Causes of Inflation

CAUSES OF INFLATION

Inflation may be caused by an increase in the quantity of money in circulation. This has been seen most graphically when governments have financed spending in a crisis by printing money excessively, often leading to hyperinflation where prices rise at extremely high rates. Another cause can be a rapid decline in the demand for money as happened in Europe during the black plague.

The money supply is also thought to play a role in determining levels of more moderate levels of inflation, although there are differences of opinion on how important it is. For example, Monetarist economists believe that the link is very strong; Keynesian economics by contrast typically emphasize the role of aggregate demand in the economy rather than the money supply in determining inflation.

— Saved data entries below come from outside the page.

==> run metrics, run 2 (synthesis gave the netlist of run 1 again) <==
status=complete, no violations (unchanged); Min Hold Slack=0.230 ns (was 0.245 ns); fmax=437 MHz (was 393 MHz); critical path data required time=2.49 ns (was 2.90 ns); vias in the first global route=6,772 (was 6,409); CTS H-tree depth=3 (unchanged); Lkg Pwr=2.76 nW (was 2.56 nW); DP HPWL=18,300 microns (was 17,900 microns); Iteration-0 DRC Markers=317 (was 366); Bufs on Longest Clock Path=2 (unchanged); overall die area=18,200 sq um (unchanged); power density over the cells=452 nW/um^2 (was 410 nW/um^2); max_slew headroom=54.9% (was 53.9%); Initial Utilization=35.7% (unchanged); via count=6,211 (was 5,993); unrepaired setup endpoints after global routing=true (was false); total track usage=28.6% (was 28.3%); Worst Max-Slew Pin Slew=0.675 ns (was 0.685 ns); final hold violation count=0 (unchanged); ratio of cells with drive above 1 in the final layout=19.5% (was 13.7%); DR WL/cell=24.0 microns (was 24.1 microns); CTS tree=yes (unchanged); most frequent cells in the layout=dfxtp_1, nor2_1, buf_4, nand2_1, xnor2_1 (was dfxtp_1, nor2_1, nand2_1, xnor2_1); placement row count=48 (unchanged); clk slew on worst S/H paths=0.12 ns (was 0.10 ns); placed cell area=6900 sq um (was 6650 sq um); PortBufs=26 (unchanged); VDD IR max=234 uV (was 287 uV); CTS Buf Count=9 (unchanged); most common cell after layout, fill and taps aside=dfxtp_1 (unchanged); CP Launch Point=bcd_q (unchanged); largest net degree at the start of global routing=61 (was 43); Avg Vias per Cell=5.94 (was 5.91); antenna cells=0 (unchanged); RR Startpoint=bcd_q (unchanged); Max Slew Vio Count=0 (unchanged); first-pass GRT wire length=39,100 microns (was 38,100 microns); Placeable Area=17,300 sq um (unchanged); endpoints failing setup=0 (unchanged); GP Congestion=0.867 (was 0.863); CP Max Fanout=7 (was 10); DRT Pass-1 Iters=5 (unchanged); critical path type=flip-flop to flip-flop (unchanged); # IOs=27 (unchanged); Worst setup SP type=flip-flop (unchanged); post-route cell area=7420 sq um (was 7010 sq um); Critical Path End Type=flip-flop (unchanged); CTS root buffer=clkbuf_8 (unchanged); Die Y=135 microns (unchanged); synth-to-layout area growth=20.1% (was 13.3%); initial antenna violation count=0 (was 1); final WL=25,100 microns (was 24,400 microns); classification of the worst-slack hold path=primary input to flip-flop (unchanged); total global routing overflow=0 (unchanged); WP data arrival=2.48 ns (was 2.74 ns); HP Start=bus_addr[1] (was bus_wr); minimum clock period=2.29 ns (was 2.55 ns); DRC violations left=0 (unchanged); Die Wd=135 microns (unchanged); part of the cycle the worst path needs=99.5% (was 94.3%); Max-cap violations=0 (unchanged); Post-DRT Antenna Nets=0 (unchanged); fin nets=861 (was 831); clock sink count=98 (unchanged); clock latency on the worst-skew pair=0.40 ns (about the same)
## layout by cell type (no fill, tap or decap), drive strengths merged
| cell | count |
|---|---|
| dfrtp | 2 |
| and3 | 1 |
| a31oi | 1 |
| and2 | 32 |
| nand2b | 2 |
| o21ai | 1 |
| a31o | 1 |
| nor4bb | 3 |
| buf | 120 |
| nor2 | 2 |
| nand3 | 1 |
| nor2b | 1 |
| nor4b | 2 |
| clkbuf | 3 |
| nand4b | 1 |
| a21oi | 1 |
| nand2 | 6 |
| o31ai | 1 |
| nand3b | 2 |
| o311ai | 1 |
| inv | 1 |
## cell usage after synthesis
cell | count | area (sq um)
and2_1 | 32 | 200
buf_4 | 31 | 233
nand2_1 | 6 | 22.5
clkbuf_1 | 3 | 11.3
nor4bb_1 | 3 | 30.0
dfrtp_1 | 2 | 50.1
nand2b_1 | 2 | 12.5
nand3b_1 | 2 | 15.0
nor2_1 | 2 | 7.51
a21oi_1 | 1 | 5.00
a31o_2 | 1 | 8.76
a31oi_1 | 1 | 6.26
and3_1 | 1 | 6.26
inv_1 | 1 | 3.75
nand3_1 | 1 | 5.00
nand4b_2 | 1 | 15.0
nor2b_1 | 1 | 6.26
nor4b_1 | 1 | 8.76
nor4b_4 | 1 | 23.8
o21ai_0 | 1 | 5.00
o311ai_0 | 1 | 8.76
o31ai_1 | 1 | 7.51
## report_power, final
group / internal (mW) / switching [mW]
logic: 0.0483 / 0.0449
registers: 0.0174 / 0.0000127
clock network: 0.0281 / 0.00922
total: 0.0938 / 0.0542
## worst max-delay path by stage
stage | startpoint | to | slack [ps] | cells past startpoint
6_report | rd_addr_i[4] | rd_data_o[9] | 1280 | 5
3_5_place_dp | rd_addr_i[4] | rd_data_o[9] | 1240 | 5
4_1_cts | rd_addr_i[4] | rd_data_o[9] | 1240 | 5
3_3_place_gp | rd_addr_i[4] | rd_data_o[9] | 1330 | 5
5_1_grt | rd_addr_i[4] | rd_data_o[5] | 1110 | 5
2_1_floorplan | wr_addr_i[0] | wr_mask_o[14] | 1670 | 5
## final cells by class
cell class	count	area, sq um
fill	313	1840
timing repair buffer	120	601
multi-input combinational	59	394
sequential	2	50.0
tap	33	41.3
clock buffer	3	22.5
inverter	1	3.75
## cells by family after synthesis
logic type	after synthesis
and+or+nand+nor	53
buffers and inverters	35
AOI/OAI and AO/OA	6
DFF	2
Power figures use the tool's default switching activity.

A fundamental concept in such Keynesian analysis is the relationship between inflation and unemployment, called the Phillips curve. This model suggested that price stability was a trade off against employment. Therefore some level of inflation could be considered desirable in order to minimize unemployment. The Philips curve model described the US experience well in the 1960s, but failed to describe the combination of rising inflation and economic stagnation (sometimes referred to as stagflation) experienced in the 1970s.

Another Keynesian concept is the natural gross domestic product, a level of GDP where the economy is at its optimal level of production. If GDP exceeds its natural level, inflation will accelerate as suppliers increase their prices. If GDP falls below its natural level, inflation will decelerate as suppliers attempt to fill excess capacity.